» **Study material**:

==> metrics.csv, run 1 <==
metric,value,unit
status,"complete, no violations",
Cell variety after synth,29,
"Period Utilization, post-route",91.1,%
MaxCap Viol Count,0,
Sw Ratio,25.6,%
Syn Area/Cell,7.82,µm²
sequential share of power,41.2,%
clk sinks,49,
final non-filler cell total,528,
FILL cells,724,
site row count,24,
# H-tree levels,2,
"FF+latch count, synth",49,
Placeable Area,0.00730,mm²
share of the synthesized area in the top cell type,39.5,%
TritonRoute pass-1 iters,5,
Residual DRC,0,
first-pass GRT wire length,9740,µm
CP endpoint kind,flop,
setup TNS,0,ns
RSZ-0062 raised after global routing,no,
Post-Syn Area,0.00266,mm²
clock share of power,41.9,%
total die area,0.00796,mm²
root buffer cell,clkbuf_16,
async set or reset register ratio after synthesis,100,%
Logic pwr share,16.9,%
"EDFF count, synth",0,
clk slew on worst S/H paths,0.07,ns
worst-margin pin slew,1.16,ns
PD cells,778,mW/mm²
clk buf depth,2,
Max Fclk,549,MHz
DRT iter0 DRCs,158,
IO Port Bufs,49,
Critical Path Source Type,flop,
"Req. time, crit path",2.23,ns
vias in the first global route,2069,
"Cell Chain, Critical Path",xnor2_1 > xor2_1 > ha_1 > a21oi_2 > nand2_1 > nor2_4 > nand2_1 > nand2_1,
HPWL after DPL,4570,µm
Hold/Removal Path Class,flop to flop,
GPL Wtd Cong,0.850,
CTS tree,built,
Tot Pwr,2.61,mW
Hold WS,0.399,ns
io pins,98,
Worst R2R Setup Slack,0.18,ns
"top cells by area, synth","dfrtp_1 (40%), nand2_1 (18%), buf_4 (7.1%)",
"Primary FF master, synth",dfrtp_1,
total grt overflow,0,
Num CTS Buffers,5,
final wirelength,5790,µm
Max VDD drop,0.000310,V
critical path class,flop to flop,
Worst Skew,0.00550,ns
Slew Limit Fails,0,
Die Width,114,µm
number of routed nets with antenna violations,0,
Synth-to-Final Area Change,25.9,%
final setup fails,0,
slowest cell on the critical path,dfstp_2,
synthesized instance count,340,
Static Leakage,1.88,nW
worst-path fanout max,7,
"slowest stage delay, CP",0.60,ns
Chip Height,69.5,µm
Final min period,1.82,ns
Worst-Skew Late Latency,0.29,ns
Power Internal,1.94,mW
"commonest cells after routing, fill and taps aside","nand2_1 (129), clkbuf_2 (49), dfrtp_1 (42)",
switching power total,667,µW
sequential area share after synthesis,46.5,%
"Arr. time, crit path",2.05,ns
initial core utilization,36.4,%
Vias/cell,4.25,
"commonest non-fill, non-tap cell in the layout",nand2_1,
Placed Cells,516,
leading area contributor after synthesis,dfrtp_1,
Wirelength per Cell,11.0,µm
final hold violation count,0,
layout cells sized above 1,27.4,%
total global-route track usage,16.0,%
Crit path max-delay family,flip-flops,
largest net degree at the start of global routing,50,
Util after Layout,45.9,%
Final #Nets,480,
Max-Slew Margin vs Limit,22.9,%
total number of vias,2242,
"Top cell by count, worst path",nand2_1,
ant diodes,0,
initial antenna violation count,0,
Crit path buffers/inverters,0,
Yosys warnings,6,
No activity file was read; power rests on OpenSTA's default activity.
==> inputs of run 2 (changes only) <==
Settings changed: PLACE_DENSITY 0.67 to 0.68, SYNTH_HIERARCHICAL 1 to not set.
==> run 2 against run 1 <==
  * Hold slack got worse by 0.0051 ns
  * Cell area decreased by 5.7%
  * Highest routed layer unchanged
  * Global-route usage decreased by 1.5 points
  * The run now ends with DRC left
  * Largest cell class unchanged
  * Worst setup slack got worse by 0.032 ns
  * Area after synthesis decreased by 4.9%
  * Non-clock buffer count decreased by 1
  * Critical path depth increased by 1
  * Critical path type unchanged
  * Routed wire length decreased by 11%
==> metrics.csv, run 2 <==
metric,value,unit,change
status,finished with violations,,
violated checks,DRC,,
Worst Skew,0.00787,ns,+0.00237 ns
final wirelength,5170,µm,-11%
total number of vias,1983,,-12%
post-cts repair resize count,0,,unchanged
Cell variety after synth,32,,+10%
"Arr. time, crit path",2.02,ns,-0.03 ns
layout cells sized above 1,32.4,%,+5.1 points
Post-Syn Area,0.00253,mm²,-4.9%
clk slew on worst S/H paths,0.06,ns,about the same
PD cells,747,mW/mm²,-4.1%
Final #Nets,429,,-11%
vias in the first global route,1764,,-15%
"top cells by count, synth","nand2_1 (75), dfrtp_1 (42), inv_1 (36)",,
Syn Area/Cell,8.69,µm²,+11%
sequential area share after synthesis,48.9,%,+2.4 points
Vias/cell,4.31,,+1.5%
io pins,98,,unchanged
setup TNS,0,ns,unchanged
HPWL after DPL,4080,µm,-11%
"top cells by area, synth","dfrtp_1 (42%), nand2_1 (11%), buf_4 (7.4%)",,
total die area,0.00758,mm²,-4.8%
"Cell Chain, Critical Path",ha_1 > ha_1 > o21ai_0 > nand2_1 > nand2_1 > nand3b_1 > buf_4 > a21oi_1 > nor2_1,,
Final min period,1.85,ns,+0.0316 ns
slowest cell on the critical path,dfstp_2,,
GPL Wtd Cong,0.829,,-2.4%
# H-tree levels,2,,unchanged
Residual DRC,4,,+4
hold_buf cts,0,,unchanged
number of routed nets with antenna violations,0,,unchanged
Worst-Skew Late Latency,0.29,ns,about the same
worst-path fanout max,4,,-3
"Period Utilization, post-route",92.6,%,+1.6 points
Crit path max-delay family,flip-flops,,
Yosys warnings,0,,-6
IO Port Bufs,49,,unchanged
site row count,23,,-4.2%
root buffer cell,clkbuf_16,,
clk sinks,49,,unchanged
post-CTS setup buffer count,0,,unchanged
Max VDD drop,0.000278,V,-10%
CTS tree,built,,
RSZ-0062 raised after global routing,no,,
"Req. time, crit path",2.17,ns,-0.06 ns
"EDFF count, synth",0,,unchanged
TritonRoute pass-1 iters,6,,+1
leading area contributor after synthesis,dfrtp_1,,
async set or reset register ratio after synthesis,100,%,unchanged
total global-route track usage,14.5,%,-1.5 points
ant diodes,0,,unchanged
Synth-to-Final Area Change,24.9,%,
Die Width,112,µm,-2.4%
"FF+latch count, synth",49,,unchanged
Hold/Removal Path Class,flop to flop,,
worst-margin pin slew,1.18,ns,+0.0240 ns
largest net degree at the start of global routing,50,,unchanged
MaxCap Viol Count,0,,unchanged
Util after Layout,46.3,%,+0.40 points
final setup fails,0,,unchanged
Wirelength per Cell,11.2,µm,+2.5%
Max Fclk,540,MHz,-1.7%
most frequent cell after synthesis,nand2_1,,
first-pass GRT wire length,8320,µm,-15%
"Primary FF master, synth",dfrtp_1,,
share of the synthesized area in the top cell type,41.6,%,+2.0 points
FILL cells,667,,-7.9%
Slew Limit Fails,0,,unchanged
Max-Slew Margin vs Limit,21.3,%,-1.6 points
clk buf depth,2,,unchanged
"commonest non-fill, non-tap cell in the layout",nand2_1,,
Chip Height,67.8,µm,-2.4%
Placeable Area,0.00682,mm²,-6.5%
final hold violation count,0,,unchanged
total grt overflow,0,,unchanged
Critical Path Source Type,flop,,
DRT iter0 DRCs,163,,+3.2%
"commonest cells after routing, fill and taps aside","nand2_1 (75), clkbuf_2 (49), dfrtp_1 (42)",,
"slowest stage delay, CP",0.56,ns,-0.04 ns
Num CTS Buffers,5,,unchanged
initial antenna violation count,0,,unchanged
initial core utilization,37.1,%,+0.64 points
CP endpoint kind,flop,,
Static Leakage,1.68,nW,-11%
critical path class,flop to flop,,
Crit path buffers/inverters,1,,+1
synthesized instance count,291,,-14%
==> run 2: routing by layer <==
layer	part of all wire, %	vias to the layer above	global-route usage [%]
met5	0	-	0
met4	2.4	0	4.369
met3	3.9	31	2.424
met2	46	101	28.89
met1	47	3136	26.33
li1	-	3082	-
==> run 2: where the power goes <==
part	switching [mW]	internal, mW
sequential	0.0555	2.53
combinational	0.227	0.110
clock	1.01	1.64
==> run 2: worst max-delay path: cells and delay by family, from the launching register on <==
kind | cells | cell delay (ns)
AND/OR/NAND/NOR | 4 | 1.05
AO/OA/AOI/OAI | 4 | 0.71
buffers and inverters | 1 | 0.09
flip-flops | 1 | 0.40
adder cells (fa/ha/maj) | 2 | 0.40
## src/hdl/close_onto_fault_guard_map.svh

```systemverilog
`ifndef CLOSE_ONTO_FAULT_GUARD_MAP_SVH
`define CLOSE_ONTO_FAULT_GUARD_MAP_SVH
// release time default in ms, and clock rate in kHz
`define GUARD_RELEASE_DEFAULT_MS 21'd1000
`define GUARD_CLK_KHZ 32'd10000
// cycles per millisecond tick
`define GUARD_MS_CYCLES (`GUARD_CLK_KHZ)
`define GUARD_LOG_DEPTH 12
`define GUARD_MODE_RESET 3'h0
`define GUARD_FORCE_RESET 2'h0
`endif

```

## src/hdl/close_onto_fault_guard_pkg.sv

```systemverilog
package close_onto_fault_guard_pkg;
  typedef enum logic [2:0] {
    MODE_ON, MODE_BLOCKED, MODE_TEST, MODE_TEST_BLOCKED, MODE_OFF
  } node_operating_mode_t;
  typedef enum logic [1:0] {
    FORCE_NORMAL, FORCE_BLOCKED, FORCE_ACTIVE, FORCE_TRIP
  } forced_status_select_t;
  typedef enum logic [2:0] {
    COND_NORMAL, COND_INIT, COND_ACTIVE, COND_TRIP, COND_BLOCKED
  } guard_condition_state_t;
  // event index: 0 init, 1 block, 2 active, 3 trip
  typedef struct packed {
    logic [31:0] stamp_ms;
    logic [1:0] event_id;
    logic on_not_off;
  } guard_event_t;
  typedef struct packed {
    logic [31:0] stamp_ms;
    logic [2:0] active_setting_group;
    logic [20:0] remaining_ms;
    logic [20:0] elapsed_ms;
  } guard_log_t;
endpackage

```

## src/hdl/close_onto_fault_guard.sv

```systemverilog
`timescale 1ns/1ps
`include "close_onto_fault_guard_map.svh"
// What this block does
// - window arms on rising edge of activate input, never on level.
// - trip asserts at once when a function input is active in window.
// - block input keeps the window from starting.
// - window lasts configurable release time, default one second.
// - release time may change via setting group while running.
// - node operating mode On, Blocked, Test, Test/Blocked, Off; resets On.
// - forced status Normal, Blocked, Active, Trip overrides; default Normal.
// - readable condition status: Normal, Active, Trip, Blocked; Init is always outranked by Active or Blocked.
// - separate ON and OFF events per state, each storable by enable.
// - every event carries a time stamp.
// - cumulative counters for init, blocked, active, trip; clearable.
// - activation ON events logged into last twelve records.
// - record holds stamp, setting group, remaining, elapsed.
module close_onto_fault_guard
  import close_onto_fault_guard_pkg::*;
#(
  parameter int MS_CYCLES = `GUARD_MS_CYCLES,
  parameter int FCN_WIDTH = 4,
  parameter int LOG_DEPTH = `GUARD_LOG_DEPTH
) (
  // clock and reset
  input wire logic i_ref_clk,
  input wire logic i_arst_n,
  // binary inputs from pins and stages
  input wire logic i_activate,
  input wire logic i_block,
  input wire logic [FCN_WIDTH-1:0] i_function,
  // settings
  input wire logic [20:0] i_release_window_time,
  input wire logic [2:0] i_active_setting_group,
  input wire node_operating_mode_t i_node_operating_mode,
  input wire forced_status_select_t i_forced_status_select,
  input wire logic [3:0] i_event_on_enable,
  input wire logic [3:0] i_event_off_enable,
  input wire logic i_counter_clear,
  input wire logic [3:0] i_log_index,
  // outputs
  output logic o_active,
  output logic o_trip,
  output logic o_blocked,
  output guard_condition_state_t o_guard_condition_state,
  output logic o_event_valid,
  output guard_event_t o_event,
  output logic [15:0] o_count_init,
  output logic [15:0] o_count_blocked,
  output logic [15:0] o_count_active,
  output logic [15:0] o_count_trip,
  output guard_log_t o_log_record,
  output logic [3:0] o_log_count
);

  // ********************
  // input synchronisers
  // ********************
  logic [FCN_WIDTH+1:0] sync1, sync2;
  logic act_prev;
  logic act_s, blk_s, fcn_any;
  assign act_s = sync2[0];
  assign blk_s = sync2[1];
  assign fcn_any = |sync2[FCN_WIDTH+1:2];

  always_ff @(posedge i_ref_clk or negedge i_arst_n) begin
    if (!i_arst_n) begin
      sync1 <= '0;
      sync2 <= '0;
      act_prev <= 1'b0;
    end else begin
      sync1 <= {i_function, i_block, i_activate};
      sync2 <= sync1;
      act_prev <= act_s;
    end
  end

  // ********************
  // window and timing
  // ********************
  logic [31:0] div, next_div;
  logic [31:0] now_ms, next_now_ms;
  logic [20:0] elapsed, next_elapsed;
  logic window, next_window;
  logic next_tripped;
  logic ms_tick, rise, blk_eff, test_mode, off_mode;
  logic [20:0] remaining;

  // a mode of Blocked counts as a block; Off closes the window, clears elapsed and stops init and trip
  assign off_mode = (i_node_operating_mode == MODE_OFF);
  assign test_mode = (i_node_operating_mode == MODE_TEST) ||
                     (i_node_operating_mode == MODE_TEST_BLOCKED);
  assign blk_eff = blk_s || (i_node_operating_mode == MODE_BLOCKED) ||
                   (i_node_operating_mode == MODE_TEST_BLOCKED) ||
                   (i_forced_status_select == FORCE_BLOCKED);
  assign ms_tick = (div == 32'(MS_CYCLES - 1));
  assign rise = act_s && !act_prev;
  // live setting read each cycle, so a group change takes effect at once;
  // next value used so a restart never logs the old window's elapsed time
  assign remaining = (i_release_window_time > next_elapsed) ?
                     (i_release_window_time - next_elapsed) : 21'h0;

  always_comb begin
    next_div = ms_tick ? 32'h0 : div + 32'h1;
    next_now_ms = ms_tick ? now_ms + 32'h1 : now_ms;
    next_window = window;
    next_elapsed = elapsed;
    if (off_mode) begin
      next_window = 1'b0;
      next_elapsed = 21'h0;
    end else if (rise && !blk_eff) begin
      next_window = 1'b1;
      next_elapsed = 21'h0;
    end else if (window) begin
      if (ms_tick) begin
        next_elapsed = elapsed + 21'h1;
      end
      if (ms_tick && (elapsed + 21'h1 >= i_release_window_time)) begin
        next_window = 1'b0;
      end
    end
    next_tripped = !off_mode && window && fcn_any && !test_mode;
  end

  always_ff @(posedge i_ref_clk or negedge i_arst_n) begin
    if (!i_arst_n) begin
      div <= 32'h0;
      now_ms <= 32'h0;
      elapsed <= 21'h0;
      window <= 1'b0;
    end else begin
      div <= next_div;
      now_ms <= next_now_ms;
      elapsed <= next_elapsed;
      window <= next_window;
    end
  end

  // ********************
  // status, events, counters
  // ********************
  logic [3:0] state_now, state_prev;
  logic [3:0] on_ev, off_ev;
  logic [1:0] ev_pick;
  logic ev_hit, ev_on;
  guard_condition_state_t next_cond;
  logic [15:0] next_cnt [4];
  logic [15:0] cnt [4];

  always_comb begin
    state_now[0] = rise && !off_mode; // init: activate edge seen
    state_now[1] = blk_eff;
    state_now[2] = next_window;
    state_now[3] = next_tripped;
    case (i_forced_status_select)
      FORCE_ACTIVE: state_now[2] = 1'b1;
      FORCE_TRIP: state_now[3] = 1'b1;
      default: ;
    endcase
    on_ev = state_now & ~state_prev;
    off_ev = ~state_now & state_prev;
    ev_hit = 1'b0;
    ev_on = 1'b0;
    ev_pick = 2'h0;
    // one event per cycle; higher index wins when several coincide
    for (int k = 0; k < 4; k++) begin
      if (on_ev[k] && i_event_on_enable[k]) begin
        ev_hit = 1'b1;
        ev_on = 1'b1;
        ev_pick = 2'(k);
      end else if (off_ev[k] && i_event_off_enable[k]) begin
        ev_hit = 1'b1;
        ev_on = 1'b0;
        ev_pick = 2'(k);
      end
    end
    for (int k = 0; k < 4; k++) begin
      next_cnt[k] = i_counter_clear ? 16'h0 : cnt[k];
      if (on_ev[k]) begin
        next_cnt[k] = next_cnt[k] + 16'h1;
      end
    end
    if (state_now[3]) next_cond = COND_TRIP;
    else if (state_now[1]) next_cond = COND_BLOCKED;
    else if (state_now[2]) next_cond = COND_ACTIVE;
    else if (state_now[0]) next_cond = COND_INIT;
    else next_cond = COND_NORMAL;
  end

  always_ff @(posedge i_ref_clk or negedge i_arst_n) begin
    if (!i_arst_n) begin
      state_prev <= 4'h0;
      o_event_valid <= 1'b0;
      o_event <= '0;
      o_guard_condition_state <= COND_NORMAL;
      o_active <= 1'b0;
      o_trip <= 1'b0;
      o_blocked <= 1'b0;
      for (int k = 0; k < 4; k++) cnt[k] <= 16'h0;
    end else begin
      state_prev <= state_now;
      o_event_valid <= ev_hit;
      o_event <= '{stamp_ms: now_ms, event_id: ev_pick,
                  on_not_off: ev_on};
      o_guard_condition_state <= next_cond;
      o_active <= state_now[2];
      o_trip <= state_now[3];
      o_blocked <= state_now[1];
      for (int k = 0; k < 4; k++) cnt[k] <= next_cnt[k];
    end
  end
  assign o_count_init = cnt[0];
  assign o_count_blocked = cnt[1];
  assign o_count_active = cnt[2];
  assign o_count_trip = cnt[3];

  // ********************
  // operation log
  // ********************
  guard_log_t log_mem [LOG_DEPTH];
  logic [3:0] wr_ptr, next_wr_ptr, next_log_count;
  logic [3:0] rd_ptr;
  logic [4:0] rd_sum;
  logic log_wr;

  // record taken when the active state turns on
  assign log_wr = on_ev[2];
  always_comb begin
    next_wr_ptr = wr_ptr;
    next_log_count = o_log_count;
    // five bits so the sum cannot wrap before the modulo while i_log_index stays below LOG_DEPTH
    rd_sum = 5'(wr_ptr) + 5'(LOG_DEPTH) - 5'h1 - 5'(i_log_index);
    rd_ptr = 4'(rd_sum % 5'(LOG_DEPTH));
    if (log_wr) begin
      next_wr_ptr = (wr_ptr == 4'(LOG_DEPTH - 1)) ? 4'h0 : wr_ptr + 4'h1;
      if (o_log_count != 4'(LOG_DEPTH)) next_log_count = o_log_count + 4'h1;
    end
  end

  always_ff @(posedge i_ref_clk or negedge i_arst_n) begin
    if (!i_arst_n) begin
      wr_ptr <= 4'h0;
      o_log_count <= 4'h0;
      o_log_record <= '0;
      for (int k = 0; k < LOG_DEPTH; k++) log_mem[k] <= '0;
    end else begin
      wr_ptr <= next_wr_ptr;
      o_log_count <= next_log_count;
      if (log_wr) begin
        log_mem[wr_ptr] <= '{stamp_ms: now_ms,
                             active_setting_group: i_active_setting_group,
                             remaining_ms: remaining,
                             elapsed_ms: next_elapsed};
      end
      // index 0 is the newest record
      o_log_record <= log_mem[rd_ptr];
    end
  end
endmodule // close_onto_fault_guard

```

## config.mk

```make
export PLATFORM = sky130hd
export DESIGN_NAME = close_onto_fault_guard
export DESIGN_NICKNAME = d
export VERILOG_FILES = /design/src/hdl/close_onto_fault_guard_pkg.sv /design/src/hdl/close_onto_fault_guard.sv
export VERILOG_INCLUDE_DIRS = /design/src /design/src/hdl
export SDC_FILE = /design/constraint.sdc
export NUM_CORES = 2
export LEC_CHECK = 0
export BUFFER_PORTS_ARGS = -buffer_cell sky130_fd_sc_hd__buf_2
export CAP_MARGIN = 30
export CELL_PAD_IN_SITES_DETAIL_PLACEMENT = 1
export CELL_PAD_IN_SITES_GLOBAL_PLACEMENT = 1
export CORE_AREA = 2 2 329 331
export CTS_CLUSTER_DIAMETER = 150
export DETAILED_ROUTE_END_ITERATION = 8
export DIE_AREA = 0 0 331 333
export GPL_ROUTABILITY_DRIVEN = 0
export MAX_ROUTING_LAYER = met4
export PLACE_DENSITY_LB_ADDON = 0.1
export SLEW_MARGIN = 20
export SYNTH_ARGS = -nofsm -noshare
export SYNTH_HDL_FRONTEND = slang
export SYNTH_SLANG_ARGS = --single-unit
```

## constraint.sdc

```tcl
create_clock -name i_ref_clk -period 4.8 [get_ports i_ref_clk]
set_input_delay 0.48 -clock i_ref_clk [delete_from_list [all_inputs] [get_ports i_ref_clk]]
set_output_delay 0.48 -clock i_ref_clk [all_outputs]
set_load 0.1 [all_outputs]
```

# Word-level counts from Yosys, hierarchy flattened
# Cells that the tools add are included.
[word_totals] output_inout_bits=187 elab_cells=187 ff_bits=1218 inputBits=50
[op_classes] n_mux=52 n_lt_le_gt_ge=5 div=1 bitwise_logic=6 n_eq_ne=10 addsub=13 reduce_logical=26
[ops] op="924-bit bitwise mux" n=1
[ops] op="77-bit binary-select mux with 4-bit select" n=1
[ops] op="77-bit demux with 4-bit select" n=1
[ops] op="77-bit 2-to-1 mux" n=3
[ops] op="16-bit 2-to-1 mux" n=8
[ops] op="21-bit 2-to-1 mux" n=5
[ops] op="16-bit by 1-bit adder with 16-bit output, second input constant" n=4
[ops] op="32-bit by 1-bit adder with 32-bit output, second input constant" n=2
[ops] op="32-bit by 14-bit == test with 1-bit output, second input constant" n=1
[ops] op="32-bit 2-to-1 mux" n=1
[ops] op="1-bit 2-to-1 mux" n=24
[ops] op="21-bit by 1-bit adder with 21-bit output, second input constant" n=1
[ops] op="21-bit greater-or-equal comparator" n=1
[ops] op="21-bit > comparator" n=1
[ops] op="21-bit subtractor" n=1
[ops] op="1-bit logical AND" n=16
[ops] op="5-bit greater-or-equal comparator, second input constant" n=2
[ops] op="2-bit 2-to-1 mux" n=5
[ops] op="4-bit inverter with 5-bit output" n=2
[ops] op="4-bit by 1-bit adder with 4-bit output, second input constant" n=2
[ops] op="4-bit bitwise AND" n=2
[ops] op="4-bit inverter" n=2
[ops] op="3-bit by 2-bit == test with 1-bit output, second input constant" n=2
[ops] op="3-bit 2-to-1 mux" n=2
[ops] op="other kinds (16)" n=23

# Depth between registers and ports, before layout
[logic_depth] word_depth=20 mapped_depth=21 mapped_depth_nobuf=17

# Worst setup path after synthesis
# Ideal clock, no wire load.
[synth_path] path_kind="register -> register" from="reg div[0]" to="reg log_mem[657] (netlist bit)" required_ps=4672 stages_incl_launch_ff=20 path_slack_ps=352 path_buffers=4 t_arrival_ps=4320 setup_ps=128 period_less_slack_ps=4448 cell_sequence="dfrtp_1 ha_1 and3_1 clkbuf_1 nand4_2 nor3_2 buf_4 nand2_1 xor2_1 or2_2 buf_2 ha_1 nor3_1 o21ai_0 o21ai_1 a211oi_1 o31ai_1 nor4_1 clkbuf_1 mux2_1"
[synth_between] elab_chain_len=8 word_cells_on_any_way=16 cone_classes="add/sub (1); order compare (1); eq/ne (1); mux (11); bitwise (1); reduce/logical (1)"
[synth_rtl] item="start: declaration" line="close_onto_fault_guard.sv:80" text="logic [31:0] div, next_div;"
[synth_rtl] item="start signal: assignment" line="close_onto_fault_guard.sv:131" text="div <= next_div;"
[synth_rtl] item="32-bit by 14-bit == test with 1-bit output (*)" line="close_onto_fault_guard.sv:95" text="assign ms_tick = (div == 32'(MS_CYCLES - 1));"
[synth_rtl] item="21-bit 2-to-1 mux / 1-bit logical AND (equally long branches)" line="close_onto_fault_guard.sv:114, close_onto_fault_guard.sv:117"
[synth_rtl] item="21-bit 2-to-1 mux / 1-bit 2-to-1 mux (equally long branches)" line="close_onto_fault_guard.sv:113, close_onto_fault_guard.sv:117"
[synth_rtl] item="21-bit 2-to-1 mux / 1-bit 2-to-1 mux (equally long branches)" line="close_onto_fault_guard.sv:110, close_onto_fault_guard.sv:113"
[synth_rtl] item="21-bit 2-to-1 mux / 1-bit 2-to-1 mux (equally long branches)" line="close_onto_fault_guard.sv:107, close_onto_fault_guard.sv:110"
[synth_rtl] item="21-bit subtractor (tied with other cells)" line="close_onto_fault_guard.sv:100" text="(i_release_window_time - next_elapsed) : 21'h0;"
[synth_rtl] item="21-bit 2-to-1 mux / 1-bit 2-to-1 mux (equally long branches)" line="close_onto_fault_guard.sv:99, close_onto_fault_guard.sv:154"
[synth_rtl] item="924-bit bitwise mux / 4-bit bitwise AND (equally long branches)" line="close_onto_fault_guard.sv:249, close_onto_fault_guard.sv:159"
[synth_rtl] item="end signal: indexed assignment" line="close_onto_fault_guard.sv:249" text="log_mem[wr_ptr] <= '{stamp_ms: now_ms,"
[synth_rtl] item="end: declaration" line="close_onto_fault_guard.sv:219" text="guard_log_t log_mem [LOG_DEPTH];"
# Mark *: on every way between the ends. The rest lies on a longest branch, timed or not.
# A chain may end at the register's enable or synchronous reset.

# Final worst setup path
[layout_path] from="reg elapsed[1]" to="reg log_mem[773] (netlist bit)"
[layout_between] elab_chain_len=9 word_cells_on_any_way=14 cone_classes="add/sub (1); order compare (1); mux (10); bitwise (1); reduce/logical (1)"
[layout_rtl] item="start: declaration" line="close_onto_fault_guard.sv:82" text="logic [20:0] elapsed, next_elapsed;"
[layout_rtl] item="start signal: assignment" line="close_onto_fault_guard.sv:133" text="elapsed <= next_elapsed;"
[layout_rtl] item="21-bit by 1-bit adder with 21-bit output (*)" line="close_onto_fault_guard.sv:115, close_onto_fault_guard.sv:117"
[layout_rtl] item="21-bit greater-or-equal comparator" line="close_onto_fault_guard.sv:117" text="if (ms_tick && (elapsed + 21'h1 >= i_release_window_time)) begin"
[layout_rtl] item="1-bit logical AND" line="close_onto_fault_guard.sv:117"
[layout_rtl] item="1-bit 2-to-1 mux" line="close_onto_fault_guard.sv:117"
[layout_rtl] item="1-bit 2-to-1 mux" line="close_onto_fault_guard.sv:113" text="end else if (window) begin"
[layout_rtl] item="1-bit 2-to-1 mux" line="close_onto_fault_guard.sv:110" text="end else if (rise && !blk_eff) begin"
[layout_rtl] item="1-bit 2-to-1 mux" line="close_onto_fault_guard.sv:107" text="if (off_mode) begin"
[layout_rtl] item="1-bit 2-to-1 mux" line="close_onto_fault_guard.sv:154" text="case (i_forced_status_select)"
[layout_rtl] item="4-bit bitwise AND" line="close_onto_fault_guard.sv:159" text="on_ev = state_now & ~state_prev;"
# Marks and branches as above.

» **Work task**: Repeat the entries above verbatim, but only from the line that has "run 2: routing" down to the line that has "flip-flops | 1 | 0.40", inclusive.

» **Task response**:
==> run 2: routing by layer <==
layer	part of all wire, %	vias to the layer above	global-route usage [%]
met5	0	-	0
met4	2.4	0	4.369
met3	3.9	31	2.424
met2	46	101	28.89
met1	47	3136	26.33
li1	-	3082	-
==> run 2: where the power goes <==
part	switching [mW]	internal, mW
sequential	0.0555	2.53
combinational	0.227	0.110
clock	1.01	1.64
==> run 2: worst max-delay path: cells and delay by family, from the launching register on <==
kind | cells | cell delay (ns)
AND/OR/NAND/NOR | 4 | 1.05
AO/OA/AOI/OAI | 4 | 0.71
buffers and inverters | 1 | 0.09
flip-flops | 1 | 0.40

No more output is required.